IRT represents an important innovation in the field of psychometrics. While now more than 50 years old – assuming the “birth” is the classic Lord and Novick (1969) text – it is still underutilized and remains a mystery to many practitioners.

Item response theory is more than just a way of analyzing exam data, it is a paradigm to drive the entire lifecycle of designing, building, delivering, scoring, and analyzing assessments.

  • IRT helps us determine if a test is providing accurate scores on people, much more so than classical test theory.
  • IRT helps us provide better feedback to examinees, which has far-reaching benefits for education and workforce development.
  • IRT reduces bias in the instrument, through advanced techniques like differential item functioning.
  • IRT maintains meaningful scores across time, known as equating.
  • IRT can connect multiple levels of content, such as Math curriculum from Grades 3 to 12 if that is what you want to measure, known as vertical scaling.
  • IRT is necessary to implement adaptive testing.

Item response theory requires larger sample sizes and is much more complex than its predecessor, classical test theory, but is also far more powerful.  IRT requires quite a lot of expertise, typically a PhD.  So it is not used for small assessments like a final exam at universities, but is used for almost all major assessments in the world.

The Driver: Problems with Classical Test Theory

Classical test theory (CTT) is approximately 100 years old, and still remains commonly used because it is appropriate for certain situations, and it is simple enough that it can be used by many people without formal training in psychometrics.  Most statistics are limited to means, proportions, and correlations.  However, its simplicity means that it lacks the sophistication to deal with a number of very important measurement problems.  Here are just a few.
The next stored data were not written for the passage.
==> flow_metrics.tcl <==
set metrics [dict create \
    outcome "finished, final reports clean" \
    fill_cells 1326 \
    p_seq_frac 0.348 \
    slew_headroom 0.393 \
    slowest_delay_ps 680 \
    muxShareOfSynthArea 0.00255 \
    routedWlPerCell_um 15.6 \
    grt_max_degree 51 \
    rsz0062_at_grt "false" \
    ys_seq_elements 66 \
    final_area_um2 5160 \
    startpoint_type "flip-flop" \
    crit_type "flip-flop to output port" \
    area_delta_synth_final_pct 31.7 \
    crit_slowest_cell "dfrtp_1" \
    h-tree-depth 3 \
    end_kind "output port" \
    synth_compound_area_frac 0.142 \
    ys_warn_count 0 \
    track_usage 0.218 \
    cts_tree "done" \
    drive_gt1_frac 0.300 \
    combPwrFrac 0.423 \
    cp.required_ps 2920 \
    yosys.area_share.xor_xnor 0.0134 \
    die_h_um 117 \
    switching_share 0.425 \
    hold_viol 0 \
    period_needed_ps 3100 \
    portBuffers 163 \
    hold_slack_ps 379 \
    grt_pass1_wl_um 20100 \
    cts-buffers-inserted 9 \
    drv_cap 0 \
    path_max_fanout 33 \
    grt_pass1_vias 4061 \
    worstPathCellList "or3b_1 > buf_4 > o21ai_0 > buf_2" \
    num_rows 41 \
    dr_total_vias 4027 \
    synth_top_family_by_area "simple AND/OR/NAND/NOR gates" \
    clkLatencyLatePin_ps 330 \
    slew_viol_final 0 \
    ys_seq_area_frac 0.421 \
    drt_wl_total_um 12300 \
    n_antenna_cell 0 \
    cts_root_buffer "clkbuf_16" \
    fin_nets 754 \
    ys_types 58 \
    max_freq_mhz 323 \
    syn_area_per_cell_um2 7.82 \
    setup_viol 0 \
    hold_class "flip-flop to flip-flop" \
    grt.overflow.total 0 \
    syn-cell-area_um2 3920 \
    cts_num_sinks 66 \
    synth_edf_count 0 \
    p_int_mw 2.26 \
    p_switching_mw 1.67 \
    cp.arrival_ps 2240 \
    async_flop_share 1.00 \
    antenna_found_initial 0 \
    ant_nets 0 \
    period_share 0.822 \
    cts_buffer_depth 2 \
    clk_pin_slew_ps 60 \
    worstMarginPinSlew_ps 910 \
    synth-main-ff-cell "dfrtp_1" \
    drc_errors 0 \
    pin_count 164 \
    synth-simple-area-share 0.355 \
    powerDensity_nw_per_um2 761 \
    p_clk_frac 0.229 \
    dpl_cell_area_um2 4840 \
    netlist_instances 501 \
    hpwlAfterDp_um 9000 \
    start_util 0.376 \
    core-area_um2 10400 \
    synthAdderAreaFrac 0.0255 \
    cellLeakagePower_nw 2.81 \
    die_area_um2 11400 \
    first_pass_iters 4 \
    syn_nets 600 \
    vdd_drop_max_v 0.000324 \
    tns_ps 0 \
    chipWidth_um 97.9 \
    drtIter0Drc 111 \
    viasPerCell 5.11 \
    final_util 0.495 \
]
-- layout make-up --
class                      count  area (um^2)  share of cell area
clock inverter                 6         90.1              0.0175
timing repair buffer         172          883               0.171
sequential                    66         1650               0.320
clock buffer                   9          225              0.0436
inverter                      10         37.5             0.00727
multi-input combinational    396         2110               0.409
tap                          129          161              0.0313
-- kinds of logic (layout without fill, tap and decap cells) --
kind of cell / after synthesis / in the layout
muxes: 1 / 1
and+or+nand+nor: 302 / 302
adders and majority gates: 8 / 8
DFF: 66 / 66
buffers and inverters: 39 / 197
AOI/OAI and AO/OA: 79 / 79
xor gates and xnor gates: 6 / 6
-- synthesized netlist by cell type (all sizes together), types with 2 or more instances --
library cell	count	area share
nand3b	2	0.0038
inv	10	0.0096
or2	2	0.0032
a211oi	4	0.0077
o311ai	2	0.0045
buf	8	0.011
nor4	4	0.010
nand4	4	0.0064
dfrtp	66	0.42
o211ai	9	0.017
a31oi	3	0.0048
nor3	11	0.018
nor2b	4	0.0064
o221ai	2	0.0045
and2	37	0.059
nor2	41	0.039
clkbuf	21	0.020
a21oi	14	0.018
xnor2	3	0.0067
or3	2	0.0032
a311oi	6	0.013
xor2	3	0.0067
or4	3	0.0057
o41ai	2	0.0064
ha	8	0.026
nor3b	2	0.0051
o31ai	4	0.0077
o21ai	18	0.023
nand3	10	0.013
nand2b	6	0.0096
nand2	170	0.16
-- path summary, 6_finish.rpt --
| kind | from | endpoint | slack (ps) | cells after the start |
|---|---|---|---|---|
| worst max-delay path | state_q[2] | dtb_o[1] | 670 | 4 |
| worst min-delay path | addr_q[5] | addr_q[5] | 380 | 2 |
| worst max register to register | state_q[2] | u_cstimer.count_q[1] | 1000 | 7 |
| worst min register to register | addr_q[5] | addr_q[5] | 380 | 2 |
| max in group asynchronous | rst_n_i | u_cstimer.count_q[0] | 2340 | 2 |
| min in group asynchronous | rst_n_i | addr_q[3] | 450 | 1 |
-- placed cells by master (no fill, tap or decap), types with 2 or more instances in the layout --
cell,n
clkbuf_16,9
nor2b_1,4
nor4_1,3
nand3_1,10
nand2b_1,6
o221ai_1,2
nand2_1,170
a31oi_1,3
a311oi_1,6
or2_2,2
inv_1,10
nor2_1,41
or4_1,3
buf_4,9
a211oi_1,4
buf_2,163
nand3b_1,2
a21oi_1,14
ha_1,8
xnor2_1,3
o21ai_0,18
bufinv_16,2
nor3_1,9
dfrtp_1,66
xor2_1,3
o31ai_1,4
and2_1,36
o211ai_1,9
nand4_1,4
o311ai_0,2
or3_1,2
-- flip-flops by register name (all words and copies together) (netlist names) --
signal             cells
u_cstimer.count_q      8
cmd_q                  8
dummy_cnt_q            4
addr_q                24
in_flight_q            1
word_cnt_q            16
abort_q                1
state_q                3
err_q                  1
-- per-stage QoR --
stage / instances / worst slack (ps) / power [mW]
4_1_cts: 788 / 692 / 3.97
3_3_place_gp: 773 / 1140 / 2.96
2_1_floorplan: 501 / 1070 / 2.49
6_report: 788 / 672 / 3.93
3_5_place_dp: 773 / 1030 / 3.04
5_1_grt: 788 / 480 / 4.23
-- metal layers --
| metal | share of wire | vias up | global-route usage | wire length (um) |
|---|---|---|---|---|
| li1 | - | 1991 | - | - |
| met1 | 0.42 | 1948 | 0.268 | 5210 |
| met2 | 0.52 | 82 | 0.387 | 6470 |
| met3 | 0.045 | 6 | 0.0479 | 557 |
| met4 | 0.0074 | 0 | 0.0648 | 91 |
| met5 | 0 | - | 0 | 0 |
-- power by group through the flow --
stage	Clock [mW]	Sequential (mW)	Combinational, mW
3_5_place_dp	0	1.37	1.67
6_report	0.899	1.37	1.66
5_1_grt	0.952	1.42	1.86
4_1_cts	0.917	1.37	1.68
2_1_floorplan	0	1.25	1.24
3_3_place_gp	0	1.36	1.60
  • Sample dependency: Classical statistics are all sample dependent, and unusable on a different sample; results from IRT are sample-independent within a linear transformation (that is, two samples of different ability levels can be easily converted onto the same scale).
  • Test dependency: Classical statistics are tied to a specific test form, and do not deal well with sparse matrices introduced by multiple forms, linear on the fly testing, or adaptive testing.
  • Weak linking/equating: CTT has a number of methods for linking multiple forms, but they are weak compared to IRT.
  • Measuring the range of students: Classical tests are built for the average student, and do not measure high or low students very well; conversely, statistics for very difficult or easy items are suspect.
  • CTT cannot do vertical scaling.
  • Lack of accounting for guessing: CTT does not account for guessing on multiple choice exams.
  • Scoring: Scoring in classical test theory does not take into account item difficulty.
  • Adaptive testing: CTT does not support adaptive testing in most cases.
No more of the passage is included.